One basic standard of sound survey research methodology is to ask each survey question in a way that minimizes the ways the question can be interpreted. Gambling researchers have been interested in the question of amount individuals spend on gambling, with a typical hypothesis being that pathological gamblers spend larger amounts of their available money on gambling than non-pathological gamblers. However, one individual may consider their gambling expenditure as the total amount spent in the gambling episode, while another individual may consider their gambling expenditure as the net loss after subtracting the gains. Blaszczynski & colleagues examined the range of interpretations that typical survey respondents have to the question “how much do you spend gambling?”1 A sample of 181 medical students were asked how much was spent in five vignettes of various gambling scenarios presented to them. For each vignette, respondents were asked “how much was won”, “how much was lost”, and “how much was spent gambling”. In one of the vignettes (shown below), respondents calculated the response to “how much was spent gambling” in a variety of ways: 63.9% calculated net expenditure, 16.7% calculated the initial investment, 5.6% calculated initial investment plus losses minus winnings, 3.9% calculated sesion loss, and 10.1% used another strategy. Overestimates of gambling expenditure are related to reporting turnover (total amount gambled inclusive of wins which are re-invested) and/or incidental costs (e.g., travel, food) in their calculation of amount spent gambling. As self-reported gambling expenditures are often used to estimate community or sub-population expenditures for public health or policy-making purposes and to provide a clinical marker for risky gambling behavior, it is important to assure consistency in the interpretation of this question. Blaszczynski & colleagues recommend that clear instructions on how to calculate expenditure be included in surveys asking respondents to estimate how much they spend gambling. Their recommendation for the most relevant estimate of gambling expenditure is net expenditure (the amount gambled less winnings, or gross profit).

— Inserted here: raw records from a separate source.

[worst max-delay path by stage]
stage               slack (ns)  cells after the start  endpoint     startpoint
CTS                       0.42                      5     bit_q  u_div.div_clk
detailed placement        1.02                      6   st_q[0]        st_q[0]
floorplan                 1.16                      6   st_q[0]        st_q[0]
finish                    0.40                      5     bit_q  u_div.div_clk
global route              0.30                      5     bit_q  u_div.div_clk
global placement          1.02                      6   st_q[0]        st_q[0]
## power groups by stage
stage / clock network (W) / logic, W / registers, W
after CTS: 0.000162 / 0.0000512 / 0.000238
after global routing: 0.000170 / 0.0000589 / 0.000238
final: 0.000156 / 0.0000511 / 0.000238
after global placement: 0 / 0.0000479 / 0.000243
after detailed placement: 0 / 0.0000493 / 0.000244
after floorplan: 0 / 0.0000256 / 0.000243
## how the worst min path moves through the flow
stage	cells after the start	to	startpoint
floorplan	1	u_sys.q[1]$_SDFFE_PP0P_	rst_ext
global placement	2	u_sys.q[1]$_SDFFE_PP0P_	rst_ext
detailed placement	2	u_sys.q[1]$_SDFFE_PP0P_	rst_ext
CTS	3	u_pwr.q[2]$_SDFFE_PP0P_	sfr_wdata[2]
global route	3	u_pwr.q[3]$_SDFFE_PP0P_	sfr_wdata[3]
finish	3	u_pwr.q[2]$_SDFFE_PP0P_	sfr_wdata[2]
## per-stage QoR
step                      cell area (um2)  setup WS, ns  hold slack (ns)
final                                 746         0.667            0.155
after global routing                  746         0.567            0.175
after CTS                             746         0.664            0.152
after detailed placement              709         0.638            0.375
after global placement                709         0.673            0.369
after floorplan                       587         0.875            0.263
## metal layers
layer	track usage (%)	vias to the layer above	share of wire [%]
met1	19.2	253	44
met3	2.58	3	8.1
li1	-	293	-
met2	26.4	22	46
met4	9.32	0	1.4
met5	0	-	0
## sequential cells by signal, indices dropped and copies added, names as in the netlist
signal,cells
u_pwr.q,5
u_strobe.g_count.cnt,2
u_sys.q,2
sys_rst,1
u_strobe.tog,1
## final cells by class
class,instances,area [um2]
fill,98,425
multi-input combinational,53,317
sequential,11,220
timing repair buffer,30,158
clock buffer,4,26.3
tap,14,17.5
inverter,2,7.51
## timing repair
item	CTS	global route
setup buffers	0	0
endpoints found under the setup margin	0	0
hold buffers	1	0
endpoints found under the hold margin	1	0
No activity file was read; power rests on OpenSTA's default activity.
## src/rtl/psg_seq_pkg.sv

```systemverilog
package psg_seq_pkg;

  typedef enum logic [2:0] {
    CTL_RESET    = 3'b000,
    CTL_INACTIVE = 3'b100,
    CTL_READ     = 3'b101,
    CTL_WRITE    = 3'b110,
    CTL_LATCH    = 3'b111
  } bus_code_t;

  typedef enum logic [1:0] {
    CMD_FULL    = 2'b00,
    CMD_DATA    = 2'b01,
    CMD_CHIPRST = 2'b10,
    CMD_RSVD    = 2'b11
  } host_cmd_t;

  typedef enum logic [3:0] {
    PH_RST_LOW,
    PH_RST_WAIT,
    PH_IDLE,
    PH_ADDR_SETUP,
    PH_LATCH,
    PH_ADDR_GAP,
    PH_DATA_SETUP,
    PH_WRITE,
    PH_DATA_GAP
  } phase_t;

  // Minimum time in ns -> cycles, rounded up, never below one.
  function automatic int unsigned hold_cycles(input longint unsigned ns,
                                              input longint unsigned clk_hz);
    longint unsigned c;
    c = (ns * clk_hz + 64'd999_999_999) / 64'd1_000_000_000;
    if (c == 0) c = 1;
    return int'(c);
  endfunction

  function automatic int unsigned max2(input int unsigned a, input int unsigned b);
    return (a > b) ? a : b;
  endfunction

endpackage

```

## src/rtl/psg_hold_timer.sv

```systemverilog
module psg_hold_timer #(
  parameter int unsigned CNT_W      = 10,
  parameter int unsigned RESET_LOAD = 1
) (
  input  logic             clk,
  input  logic             rst,
  input  logic             load,
  input  logic [CNT_W-1:0] load_cycles,
  output logic             last
);

  localparam logic [CNT_W-1:0] RST_CNT = CNT_W'(RESET_LOAD - 1);

  logic [CNT_W-1:0] cnt;

  always_ff @(posedge clk) begin
    if (rst)               cnt <= RST_CNT;
    else if (load)         cnt <= load_cycles - 1'b1;
    else if (cnt != '0)    cnt <= cnt - 1'b1;
  end

  assign last = (cnt == '0);

  // an unloaded counter steps down by exactly one per cycle
  p_count_down_r2: assert property (@(posedge clk) disable iff (rst)
    (!load && cnt != '0) |=> (cnt == $past(cnt) - 1'b1));

  // a load never asks for a zero-length phase
  p_load_nonzero_r2: assert property (@(posedge clk) disable iff (rst)
    load |-> (load_cycles != '0));

endmodule

```

## src/rtl/psg_phase_ctrl.sv

```systemverilog
module psg_phase_ctrl
  import psg_seq_pkg::*;
#(
  parameter int unsigned CNT_W    = 10,
  parameter int unsigned T_SETUP  = 7,
  parameter int unsigned T_LATCH  = 50,
  parameter int unsigned T_GAP    = 13,
  parameter int unsigned T_WRITE  = 225,
  parameter int unsigned T_RSTLOW = 63,
  parameter int unsigned T_RSTWT  = 625
) (
  input  logic             clk,
  input  logic             rst,
  input  logic             start,
  input  host_cmd_t        start_cmd,
  input  logic             timer_last,
  output phase_t           phase,
  output logic             load,
  output logic [CNT_W-1:0] load_cycles,
  output logic             seq_end
);

  phase_t nxt;

  function automatic logic [CNT_W-1:0] phase_len(input phase_t p);
    case (p)
      PH_RST_LOW:    return CNT_W'(T_RSTLOW);
      PH_RST_WAIT:   return CNT_W'(T_RSTWT);
      PH_ADDR_SETUP: return CNT_W'(T_SETUP);
      PH_LATCH:      return CNT_W'(T_LATCH);
      PH_ADDR_GAP:   return CNT_W'(T_GAP);
      PH_DATA_SETUP: return CNT_W'(T_SETUP);
      PH_WRITE:      return CNT_W'(T_WRITE);
      PH_DATA_GAP:   return CNT_W'(T_GAP);
      default:       return CNT_W'(1);
    endcase
  endfunction

  always_comb begin
    nxt = phase;
    case (phase)
      PH_IDLE: begin
        if (start) begin
          case (start_cmd)
            CMD_FULL:    nxt = PH_ADDR_SETUP;
            CMD_DATA:    nxt = PH_DATA_SETUP;
            CMD_CHIPRST: nxt = PH_RST_LOW;
            default:     nxt = PH_IDLE;
          endcase
        end
      end
      PH_RST_LOW:    if (timer_last) nxt = PH_RST_WAIT;
      PH_RST_WAIT:   if (timer_last) nxt = PH_IDLE;
      PH_ADDR_SETUP: if (timer_last) nxt = PH_LATCH;
      PH_LATCH:      if (timer_last) nxt = PH_ADDR_GAP;
      PH_ADDR_GAP:   if (timer_last) nxt = PH_DATA_SETUP;
      PH_DATA_SETUP: if (timer_last) nxt = PH_WRITE;
      PH_WRITE:      if (timer_last) nxt = PH_DATA_GAP;
      PH_DATA_GAP:   if (timer_last) nxt = PH_IDLE;
      default:       nxt = PH_IDLE;
    endcase
  end

  assign load        = (nxt != phase);
  assign load_cycles = phase_len(nxt);
  assign seq_end     = timer_last && ((phase == PH_DATA_GAP) || (phase == PH_RST_WAIT));

  always_ff @(posedge clk) begin
    if (rst) phase <= PH_RST_LOW;
    else     phase <= nxt;
  end

  // a timed phase is left only when its hold has run out
  p_phase_hold_r3: assert property (@(posedge clk) disable iff (rst)
    (phase != PH_IDLE && !timer_last) |=> (phase == $past(phase)));

  // the data setup of a full write follows the address gap
  p_gap_before_data_r3: assert property (@(posedge clk) disable iff (rst)
    ($past(phase) == PH_ADDR_GAP && phase != PH_ADDR_GAP) |-> (phase == PH_DATA_SETUP));

endmodule

```

## src/rtl/psg_bus_drive.sv

```systemverilog
module psg_bus_drive
  import psg_seq_pkg::*;
#(
  parameter int unsigned DATA_W = 8
) (
  input  logic              clk,
  input  logic              rst,
  input  phase_t            phase,
  input  logic              start,
  input  host_cmd_t         start_cmd,
  input  logic [DATA_W-1:0] reg_idx,
  input  logic [DATA_W-1:0] wr_data,
  output bus_code_t         bus_code,
  output logic [DATA_W-1:0] bus_val
);

  logic [DATA_W-1:0] idx_q;
  logic [DATA_W-1:0] data_q;
  logic              addr_phase;

  always_ff @(posedge clk) begin
    if (rst) begin
      idx_q  <= '0;
      data_q <= '0;
    end else if (start && (start_cmd == CMD_FULL || start_cmd == CMD_DATA)) begin
      if (start_cmd == CMD_FULL) idx_q <= reg_idx;
      data_q <= wr_data;
    end
  end

  assign addr_phase = (phase == PH_ADDR_SETUP) || (phase == PH_LATCH) ||
                      (phase == PH_ADDR_GAP);
  assign bus_val    = addr_phase ? idx_q : data_q;

  always_comb begin
    case (phase)
      PH_RST_LOW: bus_code = CTL_RESET;
      PH_LATCH:   bus_code = CTL_LATCH;
      PH_WRITE:   bus_code = CTL_WRITE;
      default:    bus_code = CTL_INACTIVE;
    endcase
  end

endmodule

```

## src/rtl/psg_bus_sequencer.sv

```systemverilog
module psg_bus_sequencer
  import psg_seq_pkg::*;
#(
  parameter longint unsigned CLK_HZ      = 125_000_000,
  parameter int unsigned     DATA_W      = 8,
  parameter int unsigned     SETUP_NS    = 50,
  parameter int unsigned     LATCH_NS    = 400,
  parameter int unsigned     GAP_NS      = 100,
  parameter int unsigned     WRITE_NS    = 1800,
  parameter int unsigned     RST_LOW_NS  = 500,
  parameter int unsigned     RST_WAIT_NS = 5000
) (
  input  logic              clk,
  input  logic              rst,
  input  logic              req,
  input  logic [1:0]        cmd,
  input  logic [DATA_W-1:0] reg_idx,
  input  logic [DATA_W-1:0] wr_data,
  output logic              ack,
  output logic              busy,
  output logic              done,
  output logic [2:0]        bus_ctl,
  output logic [DATA_W-1:0] bus_da
);

  localparam int unsigned T_SETUP  = hold_cycles(SETUP_NS, CLK_HZ);
  localparam int unsigned T_LATCH  = hold_cycles(LATCH_NS, CLK_HZ);
  localparam int unsigned T_GAP    = hold_cycles(GAP_NS, CLK_HZ);
  localparam int unsigned T_WRITE  = hold_cycles(WRITE_NS, CLK_HZ);
  localparam int unsigned T_RSTLOW = hold_cycles(RST_LOW_NS, CLK_HZ);
  localparam int unsigned T_RSTWT  = hold_cycles(RST_WAIT_NS, CLK_HZ);
  localparam int unsigned T_MAX    = max2(max2(max2(T_SETUP, T_LATCH), max2(T_GAP, T_WRITE)),
                                          max2(T_RSTLOW, T_RSTWT));
  localparam int unsigned CNT_W    = $clog2(T_MAX + 1);

  host_cmd_t        host_cmd;
  phase_t           phase;
  bus_code_t        bus_code;
  logic             timer_last;
  logic             timer_load;
  logic [CNT_W-1:0] timer_cycles;
  logic             seq_end;
  logic             is_idle;

  assign host_cmd = host_cmd_t'(cmd);
  assign is_idle  = (phase == PH_IDLE);
  assign ack      = req && is_idle && (host_cmd != CMD_RSVD);
  assign busy     = !is_idle;
  assign done     = seq_end;
  assign bus_ctl  = bus_code;

  psg_hold_timer #(
    .CNT_W      (CNT_W),
    .RESET_LOAD (T_RSTLOW)
  ) u_timer (
    .clk         (clk),
    .rst         (rst),
    .load        (timer_load),
    .load_cycles (timer_cycles),
    .last        (timer_last)
  );

  psg_phase_ctrl #(
    .CNT_W    (CNT_W),
    .T_SETUP  (T_SETUP),
    .T_LATCH  (T_LATCH),
    .T_GAP    (T_GAP),
    .T_WRITE  (T_WRITE),
    .T_RSTLOW (T_RSTLOW),
    .T_RSTWT  (T_RSTWT)
  ) u_ctrl (
    .clk         (clk),
    .rst         (rst),
    .start       (ack),
    .start_cmd   (host_cmd),
    .timer_last  (timer_last),
    .phase       (phase),
    .load        (timer_load),
    .load_cycles (timer_cycles),
    .seq_end     (seq_end)
  );

  psg_bus_drive #(
    .DATA_W (DATA_W)
  ) u_drive (
    .clk       (clk),
    .rst       (rst),
    .phase     (phase),
    .start     (ack),
    .start_cmd (host_cmd),
    .reg_idx   (reg_idx),
    .wr_data   (wr_data),
    .bus_code  (bus_code),
    .bus_val   (bus_da)
  );

  // Named bus events for the checks below
  logic in_write;
  logic in_latch;
  assign in_write = (bus_ctl == CTL_WRITE);
  assign in_latch = (bus_ctl == CTL_LATCH);

  // Assertion-only bookkeeping: which command is open, and whether its latch has happened
  logic full_open;
  logic latch_seen;
  always_ff @(posedge clk) begin
    if (rst) begin
      full_open  <= 1'b0;
      latch_seen <= 1'b0;
    end else if (ack) begin
      full_open  <= (host_cmd == CMD_FULL);
      latch_seen <= 1'b0;
    end else if (in_latch) begin
      latch_seen <= 1'b1;
    end
  end

  p_legal_code_r1: assert property (@(posedge clk) disable iff (rst)
    (bus_ctl == 3'b000 || bus_ctl == 3'b100 || bus_ctl == 3'b110 || bus_ctl == 3'b111));

  p_latch_before_write_r4: assert property (@(posedge clk) disable iff (rst)
    ($rose(in_write) && full_open) |-> latch_seen);

  p_no_latch_outside_full_r5: assert property (@(posedge clk) disable iff (rst)
    in_latch |-> full_open);

  p_idle_inactive_r8: assert property (@(posedge clk) disable iff (rst)
    !busy |-> (bus_ctl == CTL_INACTIVE));

  p_ack_only_idle_r9: assert property (@(posedge clk) disable iff (rst)
    ack |-> !busy);

  p_busy_after_ack_r9: assert property (@(posedge clk) disable iff (rst)
    ack |=> busy);

  p_done_single_r10: assert property (@(posedge clk) disable iff (rst)
    done |=> (!done && !busy));

  p_reserved_ignored_r11: assert property (@(posedge clk) disable iff (rst)
    (req && cmd == 2'b11) |-> !ack);

  p_data_stable_r12: assert property (@(posedge clk) disable iff (rst)
    $rose(in_write) |-> $stable(bus_da));

  p_reset_code_r13: assert property (@(posedge clk)
    rst |=> (bus_ctl == CTL_RESET));

endmodule

```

Sources: 1. Shaffer, H.J., Hall, M.N., & Vander Bilt, J. (1997). Estimating the prevalence of disordered gambling behavior in the United States and Canada: A meta-analysis. Boston: President and Fellows of Harvard College;
2. Federman, E.J., Krebs, C., Drebing, C.E., Colburn, N., Beaman, A., Marshall, J. & Penk, W. (1998, April). Gambling: An under-diagnosed and costly disorder. Poster session presented at the NIDA Town Meeting, Boston, MA .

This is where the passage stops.